■ Problem statement: Look through the data below for the line with "## sequential cells" and the line with "u_core.u_dp.frame_store | 256 |", then output those two and all lines in between, exactly as written.

(Stored data)
- - -

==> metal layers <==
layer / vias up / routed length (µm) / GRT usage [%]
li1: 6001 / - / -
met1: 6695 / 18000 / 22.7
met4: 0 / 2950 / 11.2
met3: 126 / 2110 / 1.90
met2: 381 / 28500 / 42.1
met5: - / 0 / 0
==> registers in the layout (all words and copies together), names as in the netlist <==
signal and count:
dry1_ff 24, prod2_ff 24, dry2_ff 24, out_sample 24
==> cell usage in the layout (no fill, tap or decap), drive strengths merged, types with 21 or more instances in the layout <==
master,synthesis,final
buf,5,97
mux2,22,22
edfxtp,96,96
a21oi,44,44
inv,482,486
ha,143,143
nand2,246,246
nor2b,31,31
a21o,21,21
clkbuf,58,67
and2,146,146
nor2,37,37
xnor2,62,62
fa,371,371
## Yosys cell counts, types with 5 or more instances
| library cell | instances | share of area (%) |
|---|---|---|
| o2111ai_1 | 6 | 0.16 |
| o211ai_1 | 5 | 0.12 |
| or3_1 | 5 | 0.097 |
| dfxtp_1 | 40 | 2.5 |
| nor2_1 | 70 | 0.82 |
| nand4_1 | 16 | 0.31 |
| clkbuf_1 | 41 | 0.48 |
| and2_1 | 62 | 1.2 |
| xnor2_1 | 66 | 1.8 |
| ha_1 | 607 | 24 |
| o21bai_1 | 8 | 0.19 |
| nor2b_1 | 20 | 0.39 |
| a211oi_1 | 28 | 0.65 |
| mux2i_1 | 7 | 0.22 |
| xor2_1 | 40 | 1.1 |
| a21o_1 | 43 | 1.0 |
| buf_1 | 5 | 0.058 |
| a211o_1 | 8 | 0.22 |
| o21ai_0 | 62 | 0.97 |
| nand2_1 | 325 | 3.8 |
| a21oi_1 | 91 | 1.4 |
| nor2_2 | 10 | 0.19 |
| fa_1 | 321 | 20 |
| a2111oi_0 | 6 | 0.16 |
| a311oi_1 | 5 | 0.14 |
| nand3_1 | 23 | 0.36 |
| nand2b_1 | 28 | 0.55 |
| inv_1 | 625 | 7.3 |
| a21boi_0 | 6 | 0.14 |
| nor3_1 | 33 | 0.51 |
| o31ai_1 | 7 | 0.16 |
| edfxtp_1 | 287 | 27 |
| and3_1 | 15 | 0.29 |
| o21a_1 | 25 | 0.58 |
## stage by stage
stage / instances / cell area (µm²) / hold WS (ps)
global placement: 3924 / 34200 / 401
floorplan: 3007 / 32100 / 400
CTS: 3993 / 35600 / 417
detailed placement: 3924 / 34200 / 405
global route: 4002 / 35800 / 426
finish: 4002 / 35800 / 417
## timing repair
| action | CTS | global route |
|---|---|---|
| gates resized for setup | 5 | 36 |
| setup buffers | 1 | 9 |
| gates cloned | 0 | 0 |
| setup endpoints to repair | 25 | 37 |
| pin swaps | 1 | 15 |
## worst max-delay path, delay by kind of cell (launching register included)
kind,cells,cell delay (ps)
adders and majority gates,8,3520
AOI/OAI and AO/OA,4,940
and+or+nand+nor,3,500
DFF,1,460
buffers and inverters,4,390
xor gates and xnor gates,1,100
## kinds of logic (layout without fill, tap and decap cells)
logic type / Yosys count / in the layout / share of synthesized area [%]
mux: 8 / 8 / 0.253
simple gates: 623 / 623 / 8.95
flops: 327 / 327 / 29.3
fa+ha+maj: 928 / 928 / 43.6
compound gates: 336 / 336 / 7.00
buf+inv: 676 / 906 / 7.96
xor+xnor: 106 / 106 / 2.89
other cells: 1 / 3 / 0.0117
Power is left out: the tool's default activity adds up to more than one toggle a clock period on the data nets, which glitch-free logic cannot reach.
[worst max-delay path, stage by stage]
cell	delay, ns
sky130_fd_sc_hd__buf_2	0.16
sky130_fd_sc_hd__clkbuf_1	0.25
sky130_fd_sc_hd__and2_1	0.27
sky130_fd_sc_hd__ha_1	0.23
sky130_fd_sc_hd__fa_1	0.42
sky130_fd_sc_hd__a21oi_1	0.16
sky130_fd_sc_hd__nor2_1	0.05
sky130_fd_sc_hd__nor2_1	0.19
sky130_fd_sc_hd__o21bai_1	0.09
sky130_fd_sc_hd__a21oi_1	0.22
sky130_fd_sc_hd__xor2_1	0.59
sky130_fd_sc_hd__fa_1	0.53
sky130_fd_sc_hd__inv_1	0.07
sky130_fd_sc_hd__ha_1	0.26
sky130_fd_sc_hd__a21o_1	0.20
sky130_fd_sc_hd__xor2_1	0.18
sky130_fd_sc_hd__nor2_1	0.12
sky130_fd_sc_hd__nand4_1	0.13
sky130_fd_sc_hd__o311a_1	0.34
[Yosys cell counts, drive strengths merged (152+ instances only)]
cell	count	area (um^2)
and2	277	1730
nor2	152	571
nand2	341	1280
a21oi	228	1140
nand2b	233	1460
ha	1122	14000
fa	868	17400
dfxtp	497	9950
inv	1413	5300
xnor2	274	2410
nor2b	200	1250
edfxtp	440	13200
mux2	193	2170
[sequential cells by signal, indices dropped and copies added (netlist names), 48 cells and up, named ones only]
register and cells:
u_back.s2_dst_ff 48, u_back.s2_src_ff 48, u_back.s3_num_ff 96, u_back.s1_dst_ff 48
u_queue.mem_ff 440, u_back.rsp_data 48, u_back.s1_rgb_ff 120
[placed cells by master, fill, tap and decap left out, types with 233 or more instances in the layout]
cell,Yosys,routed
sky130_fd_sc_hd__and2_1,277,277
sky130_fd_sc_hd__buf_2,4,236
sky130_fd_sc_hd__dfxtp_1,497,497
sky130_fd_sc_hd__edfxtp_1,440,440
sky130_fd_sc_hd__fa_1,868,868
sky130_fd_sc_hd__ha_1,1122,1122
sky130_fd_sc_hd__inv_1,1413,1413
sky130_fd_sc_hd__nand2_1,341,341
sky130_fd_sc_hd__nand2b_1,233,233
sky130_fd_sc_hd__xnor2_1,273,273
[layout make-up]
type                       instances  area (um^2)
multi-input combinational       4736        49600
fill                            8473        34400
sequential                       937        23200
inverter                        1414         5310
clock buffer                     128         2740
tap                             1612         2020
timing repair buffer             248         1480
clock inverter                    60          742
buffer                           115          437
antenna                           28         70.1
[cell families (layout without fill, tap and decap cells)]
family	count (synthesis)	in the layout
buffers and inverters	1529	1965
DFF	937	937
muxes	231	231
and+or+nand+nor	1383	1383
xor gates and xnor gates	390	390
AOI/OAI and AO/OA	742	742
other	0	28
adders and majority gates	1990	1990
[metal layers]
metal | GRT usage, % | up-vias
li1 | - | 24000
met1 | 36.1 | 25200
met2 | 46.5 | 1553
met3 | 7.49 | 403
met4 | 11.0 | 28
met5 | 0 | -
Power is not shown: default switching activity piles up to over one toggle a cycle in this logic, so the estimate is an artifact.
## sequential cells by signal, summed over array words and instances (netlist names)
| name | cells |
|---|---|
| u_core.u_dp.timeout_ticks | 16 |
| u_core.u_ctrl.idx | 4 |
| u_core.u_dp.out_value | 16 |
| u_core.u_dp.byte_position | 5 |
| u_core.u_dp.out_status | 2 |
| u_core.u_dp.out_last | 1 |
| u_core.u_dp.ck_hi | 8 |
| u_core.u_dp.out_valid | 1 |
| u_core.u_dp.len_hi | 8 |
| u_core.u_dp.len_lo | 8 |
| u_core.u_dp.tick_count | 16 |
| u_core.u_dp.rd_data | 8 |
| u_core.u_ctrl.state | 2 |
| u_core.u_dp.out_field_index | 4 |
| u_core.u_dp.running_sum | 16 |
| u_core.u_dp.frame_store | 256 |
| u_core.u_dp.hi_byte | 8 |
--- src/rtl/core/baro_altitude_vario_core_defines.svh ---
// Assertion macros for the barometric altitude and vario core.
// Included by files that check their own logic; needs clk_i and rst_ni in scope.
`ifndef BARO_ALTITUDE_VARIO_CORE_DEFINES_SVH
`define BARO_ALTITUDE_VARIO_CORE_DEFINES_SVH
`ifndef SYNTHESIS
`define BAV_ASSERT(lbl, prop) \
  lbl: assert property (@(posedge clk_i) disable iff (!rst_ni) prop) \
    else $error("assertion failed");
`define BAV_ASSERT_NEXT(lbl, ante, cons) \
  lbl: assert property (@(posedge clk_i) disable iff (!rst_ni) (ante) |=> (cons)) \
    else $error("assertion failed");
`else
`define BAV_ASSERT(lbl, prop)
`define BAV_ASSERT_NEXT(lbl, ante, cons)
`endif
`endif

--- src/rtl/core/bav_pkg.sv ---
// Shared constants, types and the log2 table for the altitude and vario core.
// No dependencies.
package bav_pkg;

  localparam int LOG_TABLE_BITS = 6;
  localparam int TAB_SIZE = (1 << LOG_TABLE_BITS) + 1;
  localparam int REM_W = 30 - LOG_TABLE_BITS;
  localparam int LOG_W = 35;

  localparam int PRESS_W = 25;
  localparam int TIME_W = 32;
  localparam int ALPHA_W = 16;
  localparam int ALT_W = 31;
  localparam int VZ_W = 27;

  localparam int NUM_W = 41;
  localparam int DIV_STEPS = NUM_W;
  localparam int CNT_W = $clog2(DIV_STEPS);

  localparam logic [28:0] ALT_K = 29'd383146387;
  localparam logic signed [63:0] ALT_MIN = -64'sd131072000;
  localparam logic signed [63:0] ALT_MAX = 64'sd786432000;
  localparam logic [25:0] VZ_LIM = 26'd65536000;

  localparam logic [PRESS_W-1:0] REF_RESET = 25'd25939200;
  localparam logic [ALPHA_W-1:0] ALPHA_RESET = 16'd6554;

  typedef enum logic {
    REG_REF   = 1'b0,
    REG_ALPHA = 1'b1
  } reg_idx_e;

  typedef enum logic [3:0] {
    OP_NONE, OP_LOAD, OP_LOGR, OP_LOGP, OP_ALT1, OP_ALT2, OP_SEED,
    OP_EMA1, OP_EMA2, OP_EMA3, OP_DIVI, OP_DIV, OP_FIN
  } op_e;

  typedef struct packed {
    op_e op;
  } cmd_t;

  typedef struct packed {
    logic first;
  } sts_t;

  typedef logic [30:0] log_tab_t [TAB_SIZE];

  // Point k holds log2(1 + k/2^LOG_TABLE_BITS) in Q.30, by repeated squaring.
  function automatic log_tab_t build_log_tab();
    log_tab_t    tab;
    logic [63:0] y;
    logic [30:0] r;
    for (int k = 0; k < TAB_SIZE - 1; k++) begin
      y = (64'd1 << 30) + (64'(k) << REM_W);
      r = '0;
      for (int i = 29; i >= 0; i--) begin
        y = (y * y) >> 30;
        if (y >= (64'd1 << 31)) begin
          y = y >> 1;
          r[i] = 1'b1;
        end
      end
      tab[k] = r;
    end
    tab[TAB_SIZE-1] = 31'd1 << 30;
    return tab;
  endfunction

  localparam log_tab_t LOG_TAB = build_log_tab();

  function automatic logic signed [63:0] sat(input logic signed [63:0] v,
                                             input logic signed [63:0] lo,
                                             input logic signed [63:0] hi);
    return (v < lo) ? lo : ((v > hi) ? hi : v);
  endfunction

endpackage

- - -

■ Problem solution:
## sequential cells by signal, summed over array words and instances (netlist names)
| name | cells |
|---|---|
| u_core.u_dp.timeout_ticks | 16 |
| u_core.u_ctrl.idx | 4 |
| u_core.u_dp.out_value | 16 |
| u_core.u_dp.byte_position | 5 |
| u_core.u_dp.out_status | 2 |
| u_core.u_dp.out_last | 1 |
| u_core.u_dp.ck_hi | 8 |
| u_core.u_dp.out_valid | 1 |
| u_core.u_dp.len_hi | 8 |
| u_core.u_dp.len_lo | 8 |
| u_core.u_dp.tick_count | 16 |
| u_core.u_dp.rd_data | 8 |
| u_core.u_ctrl.state | 2 |
| u_core.u_dp.out_field_index | 4 |
| u_core.u_dp.running_sum | 16 |
| u_core.u_dp.frame_store | 256 |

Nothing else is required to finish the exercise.